**config.mk**
```make
export PLATFORM = sky130hd
export DESIGN_NAME = spi_bus_arbiter
export DESIGN_NICKNAME = d
export VERILOG_FILES = /design/src/rtl/spi_bus_arbiter.sv
export SDC_FILE = /design/constraint.sdc
export NUM_CORES = 1
export LEC_CHECK = 0
export ABC_AREA = 1
export BUFFER_PORTS_ARGS = -buffer_cell sky130_fd_sc_hd__buf_2
export CELL_PAD_IN_SITES_DETAIL_PLACEMENT = 1
export CELL_PAD_IN_SITES_GLOBAL_PLACEMENT = 2
export CORE_MARGIN = 4
export CORE_UTILIZATION = 28
export DETAILED_ROUTE_END_ITERATION = 16
export HOLD_SLACK_MARGIN = 0.03
export PLACE_DENSITY = 0.95
export SLEW_MARGIN = 20
export SYNTH_ARGS = -nofsm -noshare
export SYNTH_HDL_FRONTEND = slang
export SYNTH_SLANG_ARGS = --single-unit
```
**constraint.sdc**
```tcl
create_clock -name clk_i -period 2.8 [get_ports clk_i]
set_input_delay 0.28 -clock clk_i [delete_from_list [all_inputs] [get_ports clk_i]]
set_output_delay 0.28 -clock clk_i [all_outputs]
set_load 0.05 [all_outputs]
```
**src/rtl/spi_bus_arbiter.sv**
```systemverilog
// Round-robin owner of one CPOL0/CPHA0 byte engine across N_REQ SPI clients, with CS setup/gap timing.
// Latency: grant 1 cycle after request seen in IDLE; handshake->eng_start_o +1; eng_done_i->rx_valid_o +1.
// Backpressure: tx_ready_o only to the owner, only in WAIT; an in-flight byte is never cut.
module spi_bus_arbiter #(
  parameter int N_REQ    = 3,
  parameter int CS_SETUP = 2,
  parameter int CS_GAP   = 4
) (
  input  logic               clk_i,
  input  logic               rst_ni,
  input  logic [N_REQ-1:0]   req_i,
  output logic [N_REQ-1:0]   gnt_o,
  input  logic [N_REQ-1:0]   tx_valid_i,
  input  logic [N_REQ*8-1:0] tx_data_i,
  input  logic [N_REQ-1:0]   tx_last_i,
  output logic [N_REQ-1:0]   tx_ready_o,
  output logic [N_REQ-1:0]   rx_valid_o,
  output logic [7:0]         rx_data_o,
  output logic [N_REQ-1:0]   done_o,
  output logic [N_REQ-1:0]   ss_n_o,
  output logic               eng_start_o,
  output logic [7:0]         eng_tx_o,
  input  logic               eng_done_i,
  input  logic [7:0]         eng_rx_i
);

  localparam int IW   = (N_REQ > 1) ? $clog2(N_REQ) : 1;
  localparam int CMAX = (CS_SETUP > CS_GAP) ? CS_SETUP : CS_GAP;
  localparam int CW   = $clog2(CMAX + 1);

  typedef enum logic [2:0] {IDLE, SETUP, WAIT, XFER, GAP} state_t;

  state_t           state, state_nxt;
  logic [IW-1:0]    owner, rr, pick;
  logic             pick_vld;
  logic [CW-1:0]    cnt;
  logic             last_q;
  logic [N_REQ-1:0] owner_oh;

  assign owner_oh = N_REQ'(1) << owner;

  // Scan offsets from far to near so the requester closest after rr wins.
  always_comb begin
    int idx;
    pick_vld = 1'b0;
    pick     = '0;
    idx      = 0;
    for (int k = N_REQ; k >= 1; k--) begin
      idx = (int'(rr) + k) % N_REQ;
      if (req_i[IW'(idx)]) begin
        pick_vld = 1'b1;
        pick     = IW'(idx);
      end
    end
  end

  always_ff @(posedge clk_i or negedge rst_ni) begin
    if (!rst_ni) state <= IDLE;
    else         state <= state_nxt;
  end

  always_comb begin
    state_nxt  = state;
    gnt_o      = '0;
    tx_ready_o = '0;
    unique case (state)
      IDLE:  if (pick_vld) state_nxt = SETUP;
      SETUP: begin
        gnt_o = owner_oh;
        if (cnt == CW'(CS_SETUP - 1)) state_nxt = WAIT;
      end
      WAIT: begin
        gnt_o      = owner_oh;
        tx_ready_o = owner_oh;
        if (!req_i[owner])          state_nxt = GAP;
        else if (tx_valid_i[owner]) state_nxt = XFER;
      end
      XFER: begin
        gnt_o = owner_oh;
        if (eng_done_i) state_nxt = last_q ? GAP : WAIT;
      end
      GAP:     if (cnt == CW'(CS_GAP - 1)) state_nxt = IDLE;
      default: state_nxt = IDLE;
    endcase
  end

  // Selects derive from state, so an async reset releases CS immediately.
  assign ss_n_o = ~gnt_o;

  always_ff @(posedge clk_i or negedge rst_ni) begin
    if (!rst_ni) begin
      owner       <= '0;
      rr          <= IW'(N_REQ - 1);
      cnt         <= '0;
      last_q      <= 1'b0;
      eng_tx_o    <= '0;
      eng_start_o <= 1'b0;
      rx_valid_o  <= '0;
      rx_data_o   <= '0;
      done_o      <= '0;
    end else begin
      eng_start_o <= 1'b0;
      rx_valid_o  <= '0;
      done_o      <= '0;

      if (state_nxt != state)                cnt <= '0;
      else if (state == SETUP || state == GAP) cnt <= cnt + 1'b1;

      if (state == IDLE && pick_vld) begin
        owner <= pick;
        rr    <= pick;
      end

      if (state == WAIT) begin
        if (!req_i[owner]) begin
          done_o <= owner_oh;
        end else if (tx_valid_i[owner]) begin
          eng_tx_o    <= tx_data_i[{owner, 3'b000} +: 8];
          last_q      <= tx_last_i[owner];
          eng_start_o <= 1'b1;
        end
      end

      if (state == XFER && eng_done_i) begin
        rx_valid_o <= owner_oh;
        rx_data_o  <= eng_rx_i;
        if (last_q) done_o <= owner_oh;
      end
    end
  end

endmodule

```
==> results.md, run 1 <==
- The number of antenna violations at the first check in global routing is 0.
- The launching point of the worst reg2reg path is owner[0]$_DFFE_PN0P_.
- The average wire per cell in the routed design is 13.4 microns.
- After clock tree synthesis, the repair step resized 0 gates.
- The critical path in this run is classified as flip-flop to output pin.
- The kind of start point of the critical path is a flip-flop.
- The clock-pin slew on the worst setup and hold paths is 70 ps.
- The critical path capture point type is an output pin.
- The path class of the lowest-slack min-delay path is input port to async pin.
- CTS placed an instance of sky130_fd_sc_hd__clkbuf_8 at the clock tree root.
- STA puts the critical path data arrival time at 1840 ps.
- The final number of setup-violating endpoints is 0.
- STA puts the critical path data required time at 2520 ps.
- After detailed routing, the number of vias per cell comes to 4.67.
- The total via count in the routed design is 1820.
- The final critical-path share of the clock period is 75.6%.
- The post-synthesis cell type count is 27.
- The share of the Yosys chip area taken by registers is 45.5%.
- Among all flip-flop cells after synthesis, the most frequent one is sky130_fd_sc_hd__dfrtp_1.
- The synthesized netlist net count is 282.
- The clock arrives with 1.97 ps of skew.
- The number of enable-type register cells in the synthesized netlist is 0.
- The first routing iteration left 63 violations.
- After the last flow step, the layout net total stands at 362.
- The placement row count is 29.
- In this run the number of H-tree levels came out at 2.
- After detailed routing, the number of remaining DRC violations is 0.
- For this design the top-level I/O count stands at 76.
- The overall die area is 0.00784 sq mm.
- At the pin with the least slew margin, the transition time is 756 ps.
- The setup slack of the critical path after layout is 683 ps.
- The final number of hold-violating endpoints is 0.
- The worst setup path startpoint is owner[1]$_DFFE_PN0P_.
- The maximum number of pins on one net before global-route repair is 34.
- The tool flagged a number of max-cap violations equal to 0.
- The synthesized design contains 33 register bits.
- The count of mapped cells out of synthesis is 232.
- After legalization and detailed placement, the total HPWL measured 4.24 mm.
- For this run, the number of Yosys warnings is 0.
- In this run, post-CTS hold repair placed 0 buffers.
- Setup repair after global routing left no endpoint under its margin.
- The minimum period implied by the final worst setup slack is 2120 ps.
- From synthesis to final layout, the design area changed by 29.7%.
- The starting utilization of the core area is 28.8%.
- The clock buffer count from CTS is 5.
- The number of setup buffers added after CTS is 0.
- TritonCTS built the clock tree.
- At the end of routability-driven placement, the weighted congestion stood at 0.847.
- In the global route stage, overall resource usage came out at 14.0%.
- The sum of negative setup slack is 0 ps.
- In this run the horizontal extent of the chip is 88.6 microns.
- The mapped netlist covers 0.00182 sq mm.
- No sink is reached through more buffers than the 2 on the longest clock path.
- The final layout contains routed wiring with a total length of 5.24 mm.
- The clock latency on the worst-skew pair is 280 ps.
- The number of max-slew violations in the final report was 0.
- The total power density per cell area is 1240 mW/mm^2.
- The run finished with clean final reports.
- The number of antenna-violating nets in the routed design is 0.
- The first global-routing pass estimated 8.69 mm of wire.
- VDD sags by at most 0.732 mV.
- The first detailed-routing pass took 4 iterations.
- The number of buffer cells added on primary ports is 75.
- The number of global-route vias before repair is 1878.
- The total area inside the core boundary comes to 0.00631 sq mm.
- 0 antenna diodes ended up in the layout.
- The post-route netlist has 30.0% of its cells at a drive strength greater than 1.
- OpenSTA, run right after detailed placement, puts the worst setup slack at 770 ps.
- The fill cell total of the finished layout is 802.
- From bottom edge to top edge, the die measures 88.6 microns.
- The tree built by TritonCTS fans out to 33 sinks.
- The max-slew headroom at the worst pin is 49.6%.
- The highest achievable clock rate is 472 MHz.
- The static power due to leakage is 0.00127 uW.
- The maximum fanout count along the critical path is 10.
- The global route total overflow is 0.
- The post-synthesis average cell area is 7.83 sq um.
- The proportion of register bits with asynchronous set or reset after synthesis is 100%.
-- metrics by stage --
stage                     hold WS (ps)  util (%)  instances  area [sq um]  total power (uW)
after floorplan                  -15.6         -        232          1820              2140
after global placement             391      36.0        382          2270              2550
after detailed placement           410      36.0        382          2270              2610
after CTS                          104      37.3        390          2360              2960
after global routing               140      37.3        390          2360              3150
final                             65.1      37.3        390          2360              2920
-- sequential cells by signal, indices dropped and copies added (netlist names) --
register,count
cnt,3
done_o,3
eng_start_o,1
eng_tx_o,8
last_q,1
owner,2
rr,1
rx_data_o,8
rx_valid_o,3
state,3
-- layout make-up --
cell class / instances / area, sq um / share of cell area, %
Clock inverter: 2 / 10.0 / 0.425
Inverter: 29 / 109 / 4.62
Clock buffer: 6 / 72.6 / 3.08
Sequential cell: 33 / 827 / 35.1
Multi-Input combinational cell: 166 / 851 / 36.1
Tap cell: 77 / 96.3 / 4.09
Timing Repair Buffer: 77 / 390 / 16.6
-- placed cells by master, fill, tap and decap left out, types with 2 or more instances in the layout --
cell type / n
sky130_fd_sc_hd__inv_1: 26
sky130_fd_sc_hd__nand3_1: 14
sky130_fd_sc_hd__ha_1: 6
sky130_fd_sc_hd__nand4_1: 8
sky130_fd_sc_hd__buf_4: 2
sky130_fd_sc_hd__nand3_2: 2
sky130_fd_sc_hd__o21ai_0: 10
sky130_fd_sc_hd__dfrtp_1: 32
sky130_fd_sc_hd__mux2i_1: 2
sky130_fd_sc_hd__buf_2: 75
sky130_fd_sc_hd__o21a_1: 9
sky130_fd_sc_hd__nor2_1: 22
sky130_fd_sc_hd__clkinv_2: 2
sky130_fd_sc_hd__nor3_1: 2
sky130_fd_sc_hd__a32o_1: 2
sky130_fd_sc_hd__inv_2: 3
sky130_fd_sc_hd__a21oi_1: 3
sky130_fd_sc_hd__clkbuf_8: 5
sky130_fd_sc_hd__nand2_1: 77
-- path summary, 6_finish.rpt --
check | end | slack (ps) | cells after the start
worst max register to register | owner[0]$_DFFE_PN0P_ | 770 | 9
worst max-delay path | gnt_o[2] | 680 | 5
worst min-delay path | cnt[0]$_DFFE_PN0P_ | 70 | 1
worst min register to register | rx_data_o[1]$_DFFE_PN0P_ | 470 | 2
max in group asynchronous | last_q$_DFFE_PN0P_ | 2260 | 1
min in group clk_i | rx_data_o[6]$_DFFE_PN0P_ | 190 | 3
-- metal layers --
| metal | part of all wire, % | GRT usage (%) | up-vias |
|---|---|---|---|
| met4 | 0.69 | 2.75 | 0 |
| met5 | 0 | 0 | - |
| met3 | 7.6 | 4.00 | 7 |
| li1 | - | - | 903 |
| met1 | 44 | 18.7 | 850 |
| met2 | 48 | 22.8 | 60 |
-- report_power, final --
group          total (uW)  internal, uW  leakage, uW  switching, uW
clock                 346           172    0.0000450            173
sequential            789           662     0.000423            127
combinational        1780           473     0.000800           1310
-- Yosys cell counts (2+ instances only) --
master | count | area (sq um)
sky130_fd_sc_hd__nand4_1 | 8 | 50.1
sky130_fd_sc_hd__inv_2 | 3 | 11.3
sky130_fd_sc_hd__nand3_1 | 14 | 70.1
sky130_fd_sc_hd__ha_1 | 6 | 75.1
sky130_fd_sc_hd__o21a_1 | 9 | 67.6
sky130_fd_sc_hd__nand3_2 | 2 | 20.0
sky130_fd_sc_hd__a32o_1 | 2 | 20.0
sky130_fd_sc_hd__nand2_1 | 77 | 289
sky130_fd_sc_hd__o21ai_0 | 10 | 50.1
sky130_fd_sc_hd__clkbuf_1 | 2 | 7.51
sky130_fd_sc_hd__a21oi_1 | 3 | 15.0
sky130_fd_sc_hd__inv_1 | 26 | 97.6
sky130_fd_sc_hd__dfrtp_1 | 32 | 801
sky130_fd_sc_hd__buf_6 | 2 | 22.5
sky130_fd_sc_hd__nor3_1 | 2 | 10.0
sky130_fd_sc_hd__mux2i_1 | 2 | 20.0
sky130_fd_sc_hd__nor2_1 | 22 | 82.6
-- worst max-delay path: stages, from the launching register on --
cell and delay, ps:
sky130_fd_sc_hd__dfrtp_1 420, sky130_fd_sc_hd__inv_1 120, sky130_fd_sc_hd__nor2_2 370, sky130_fd_sc_hd__inv_1 180, sky130_fd_sc_hd__nor2_1 170, sky130_fd_sc_hd__buf_2 290
-- logic make-up after synthesis --
group	count (synthesis)	share of synthesized area [%]
mux	2	1.10
xor+xnor	1	0.482
fa+ha+maj	6	4.13
buf+inv	33	7.64
compound gates	27	9.57
flops	33	45.5
simple gates	130	31.5
Note: power is estimated with default switching activity, not from simulation.
==> run 2, diff against run 1 <==
CORE_UTILIZATION = 26   (was 28)
PLACE_DENSITY = 0.9   (was 0.95)
clock period = 2.1 ns   (was 2.8 ns; I/O delays follow)
==> run 2 against run 1 <==
  * First-iteration DRC count shrank 32%
  * Via count is 0.82% lower
  * Routed wire length up 0.32%
  * Power is 41% higher
  * Sequential share of layout area is 1.3 points lower
  * Combinational power up 36%
  * Global-route usage is 0.83 points lower
  * Clock power is 80% higher
  * Clock skew rose by 5.7 ps
  * Hold slack improved by 59 ps
  * Critical path depth fell by 1
  * Cell count up 5.9%
  * Critical path type unchanged
  * Largest power group unchanged
  * Highest routed layer unchanged
==> results.md, run 2 (synthesis results as in run 1) <==
- The maximum fanout count along the critical path was 7 (-3).
- The clock buffer count from CTS is 5 (unchanged).
- The kind of start point of the critical path is a flip-flop.
- The starting utilization of the core area is 26.7% (-2.0 points).
- The number of buffers on the longest clock path is 2 (unchanged).
- The global route total overflow is 0 (unchanged).
- Subtracting the final worst setup slack from the clock period gives 1890 ps.
- The length in cells of the worst reg-to-reg path is 8 (-1).
- The critical hold path startpoint is eng_rx_i[4].
- Compared with the post-synthesis result, the final layout area differs by 35.1%.
- Dividing the final minimum period by the clock period gives 90.2%.
- The transition time of the tightest slew-check pin is 760 ps (+3.45 ps).
- The clock-pin slew on the worst setup and hold paths is 70 ps (about the same).
- The average wire per cell in the routed design was 12.7 microns (-5.3%).
- The end of the worst register-to-register path is owner[0]$_DFFE_PN0P_.
- The internal power contribution is 1940 uW (+48%).
- The launching point of the worst reg2reg path is owner[0]$_DFFE_PN0P_.
- The minimum setup slack among reg-to-reg paths is 230 ps (-540 ps).
- The number of clock sinks is 33 (unchanged).
- The clock latency on the worst-skew pair is 290 ps (about the same).
- Setup repair after global routing left no endpoint under its margin.
- The placed wire-length estimate was 4.25 mm (+0.35%).
- The number of global-route vias before repair is 1967 (+4.7%).
- The path class of the tightest hold or removal check is input port to flip-flop.
- The worst setup skew after layout came to 7.70 ps (+5.73 ps).
- The highest achievable clock rate is 528 MHz.
- The via density per instance is 4.37 (-6.3%).
- The number of detailed-route iterations in the first pass came to 4 (unchanged).
- The fraction of power consumed by the clock network is 15.2% (+3.4 points).
- The static power due to leakage is 0.00130 uW (+2.6%).
- The power dissipated by switching net loads is 2170 uW (+35%).
- The width of the die is 91.6 microns (+3.4%).
- The global-route total usage across every layer was 13.2% (-0.83 points).
- TritonCTS built the clock tree.
- The signal arrival time at the worst endpoint is 1680 ps (-160 ps).
- The overall die area is 0.00839 sq mm (+7.0%).
- The sum of negative setup slack is 0 ps (unchanged).
- The top-level I/O count is 76 (unchanged).
- CTS placed an instance of sky130_fd_sc_hd__clkbuf_8 at the clock tree root.
- The maximum number of pins on one net before global-route repair is 34 (unchanged).
- The number of antenna violations at the first check in global routing is 0 (unchanged).
- The number of nets in the finished design is 366 (+1.1%).
- The path with the worst hold slack has its endpoint at rx_data_o[4]$_DFFE_PN0P_.
- The final number of hold-violating endpoints is 0 (unchanged).
- The placement row count is 30 (+3.4%).
- The number of DRC markers after the initial detailed-route iteration is 43 (-32%).
- The count of unresolved DRC violations after routing is 0 (unchanged).
- The H-tree depth is 2 (unchanged).
- Leaving out fill and tap cells, the most frequent cells in the layout are sky130_fd_sc_hd__nand2_1, sky130_fd_sc_hd__buf_2, sky130_fd_sc_hd__dfrtp_1, sky130_fd_sc_hd__inv_1, sky130_fd_sc_hd__nor2_1.
- The worst setup path is of the flip-flop to output pin kind.
- The share of post-route cells with drive strength above 1 was 31.5% (+1.5 points).
- The total power of the final layout is 4110 uW (+41%).
- The power share of the combinational group is 59.0% (-2.1 points).
- The flow ran to the end, and the final reports show no timing, DRC or antenna violations.
- The number of buffers added for setup after CTS is 0 (unchanged).
- STA classifies the critical path endpoint as an output pin.
- The max-slew headroom at the worst pin is 49.4% (-0.23 points).
- The last weighted congestion value of the routability-driven placer is 0.832 (-1.8%).
- The total via count in the routed design is 1805 (-0.82%).
- The number of buffer cells added on primary ports is 75 (unchanged).
- The final number of setup-violating endpoints is 0 (unchanged).
- The number of max-slew violations in the final report came to 0 (unchanged).
- The required arrival time at the worst endpoint was 1890 ps (-630 ps).
- The final wirelength is 5.26 mm (+0.32%).
- The total power density per cell area is 1670 mW/mm^2 (+35%).
- The count of maximum capacitance violations came to 0 (unchanged).
- The worst hold path cell count is 3.
- The part of the total power dissipated in sequential elements is 25.8% (-1.2 points).
- Leaving out fill and tap cells, the most frequent cell in the layout is sky130_fd_sc_hd__nand2_1.
- The die boundary height is 91.6 microns (+3.4%).
- The first-pass GRT wire length is 8.92 mm (+2.6%).
- The switching part of the total was 52.9% (-2.4 points).
- In the final layout, the registers with the most flip-flops are eng_tx_o x8, rx_data_o x8.
- The maximum vdd ir drop came to 0.509 mV (-30%).
- The antenna diode count is 0 (unchanged).
- The number of antenna-violating nets in the routed design is 0 (unchanged).
- The floorplan core area is 0.00679 sq mm (+7.6%).
run 2: power groups by stage:
stage	registers [uW]	clock network, uW	logic [uW]
3_5_place_dp	1070	0	2450
4_1_cts	1060	637	2450
5_1_grt	1100	665	2680
6_report	1060	623	2420
2_1_floorplan	1620	0	1230
3_3_place_gp	1060	0	2400
run 2: cell type report:
class	count	area (sq um)
Multi-Input combinational cell	166	857
Inverter	29	109
Tap cell	96	120
Sequential cell	33	828
Timing Repair Buffer	81	423
Fill cell	867	4340
Clock buffer	7	86.3
Clock inverter	1	30.0
run 2: how the worst max path moves through the flow:
stage	start	to	slack, ps
3_5_place_dp	owner[0]$_DFFE_PN0P_	owner[1]$_DFFE_PN0P_	150
2_1_floorplan	owner[0]$_DFFE_PN0P_	ss_n_o[1]	10
3_3_place_gp	owner[0]$_DFFE_PN0P_	owner[1]$_DFFE_PN0P_	240
6_report	owner[0]$_DFFE_PN0P_	gnt_o[0]	210
4_1_cts	owner[0]$_DFFE_PN0P_	owner[1]$_DFFE_PN0P_	130
5_1_grt	owner[0]$_DFFE_PN0P_	cnt[1]$_DFFE_PN0P_	50
run 2: critical path: stages (launching register included):
cell and delay (ps):
sky130_fd_sc_hd__dfrtp_2 460, sky130_fd_sc_hd__nor2_1 330, sky130_fd_sc_hd__inv_1 150, sky130_fd_sc_hd__nor2_1 170
sky130_fd_sc_hd__buf_2 290
run 2: repair_timing:
item	CTS	global route
gates resized for setup	0	2
hold endpoints to repair	32	0
hold buffers	1	0
endpoints found under the setup margin	0	5
run 2: routing by layer:
layer	global-route usage [%]	wire (microns)	up-vias
met5	0	0	-
met3	4.14	374	7
li1	-	-	911
met2	22.0	2500	52
met4	4.65	65	0
met1	15.9	2320	835
run 2: through the flow:
step / hold WS, ps / instances / instance area [sq um] / util (%) / worst slack, ps
final: 124 / 413 / 2450 / 36.1 / 206
after global routing: 127 / 413 / 2450 / 36.1 / 47.4
after CTS: 118 / 413 / 2450 / 36.0 / 134
after detailed placement: 329 / 404 / 2320 / 34.2 / 149
after global placement: 327 / 404 / 2320 / 34.2 / 236
after floorplan: -85.6 / 232 / 1820 / - / 12.7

EXERCISE GOAL – Please, from the material above, copy only the lines from the line with "check | end" up to and including the line with "worst min register", exactly as written.

EXERCISE RESPONSE –
check | end | slack (ps) | cells after the start
worst max register to register | owner[0]$_DFFE_PN0P_ | 770 | 9
worst max-delay path | gnt_o[2] | 680 | 5
worst min-delay path | cnt[0]$_DFFE_PN0P_ | 70 | 1
worst min register to register | rx_data_o[1]$_DFFE_PN0P_ | 470 | 2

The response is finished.